**Task goal**
Below are records; copy every line in them that holds the word "localparam".
[Record set]
**src/rtl/miir_pkg.sv**
```systemverilog
package miir_pkg;

    // Lane count is fixed by the four named sample and result fields.
    localparam int CHANNELS      = 4;
    localparam int MAX_ORDER_DEF = 5;
    localparam int NTAPS         = 6;

    localparam int SAMPLE_W    = 16;
    localparam int COEF_W      = 32;
    localparam int COEF_FRAC   = 24;
    localparam int HIST_W      = 24;
    localparam int HIST_FRAC   = 8;
    localparam int ACC_W       = 60;
    localparam int CFG_DATA_W  = 64;
    localparam int REG_IDX_W   = 3;

    typedef enum logic [REG_IDX_W-1:0] {
        REG_B0_B1 = 3'd0,
        REG_B2_B3 = 3'd1,
        REG_B4_B5 = 3'd2,
        REG_A1_A2 = 3'd3,
        REG_A3_A4 = 3'd4,
        REG_A5    = 3'd5
    } reg_index_t;

    // Shared coefficient set, all signed Q8.24.
    typedef struct packed {
        logic [NTAPS-1:0][COEF_W-1:0] b;
        logic [NTAPS-1:1][COEF_W-1:0] a;
    } coef_set_t;

    // Pipeline control that the top level hands to every lane.
    typedef struct packed {
        logic accept;
        logic s1_move;
        logic s2_move;
        logic s2_valid;
    } lane_ctl_t;

endpackage

```
**src/rtl/miir_coef_regs.sv**
```systemverilog
module miir_coef_regs (
    input  logic                                 clk,
    input  logic                                 rst_n,
    input  logic                                 cfg_wr_en,
    input  logic [miir_pkg::REG_IDX_W-1:0]       cfg_index,
    input  logic [miir_pkg::CFG_DATA_W-1:0]      cfg_wr_data,
    output miir_pkg::coef_set_t                  coef
);

    miir_pkg::coef_set_t coef_reg;
    logic [miir_pkg::COEF_W-1:0] lo_word;
    logic [miir_pkg::COEF_W-1:0] hi_word;

    assign lo_word = cfg_wr_data[miir_pkg::COEF_W-1:0];
    assign hi_word = cfg_wr_data[miir_pkg::CFG_DATA_W-1:miir_pkg::COEF_W];

    always_ff @(posedge clk or negedge rst_n)
    begin
        if (!rst_n)
        begin
            coef_reg <= '0;
        end
        else if (cfg_wr_en)
        begin
            unique case (cfg_index)
                miir_pkg::REG_B0_B1:
                begin
                    coef_reg.b[0] <= lo_word;
                    coef_reg.b[1] <= hi_word;
                end
                miir_pkg::REG_B2_B3:
                begin
                    coef_reg.b[2] <= lo_word;
                    coef_reg.b[3] <= hi_word;
                end
                miir_pkg::REG_B4_B5:
                begin
                    coef_reg.b[4] <= lo_word;
                    coef_reg.b[5] <= hi_word;
                end
                miir_pkg::REG_A1_A2:
                begin
                    coef_reg.a[1] <= lo_word;
                    coef_reg.a[2] <= hi_word;
                end
                miir_pkg::REG_A3_A4:
                begin
                    coef_reg.a[3] <= lo_word;
                    coef_reg.a[4] <= hi_word;
                end
                miir_pkg::REG_A5:
                begin
                    coef_reg.a[5] <= lo_word;
                end
                default:
                begin
                end
            endcase
        end
    end

    assign coef = coef_reg;

endmodule

```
[/Record set]
**Response for this exercise**
    localparam int CHANNELS      = 4;
    localparam int MAX_ORDER_DEF = 5;
    localparam int NTAPS         = 6;
    localparam int SAMPLE_W    = 16;
    localparam int COEF_W      = 32;
    localparam int COEF_FRAC   = 24;
    localparam int HIST_W      = 24;
    localparam int HIST_FRAC   = 8;
    localparam int ACC_W       = 60;
    localparam int CFG_DATA_W  = 64;
    localparam int REG_IDX_W   = 3;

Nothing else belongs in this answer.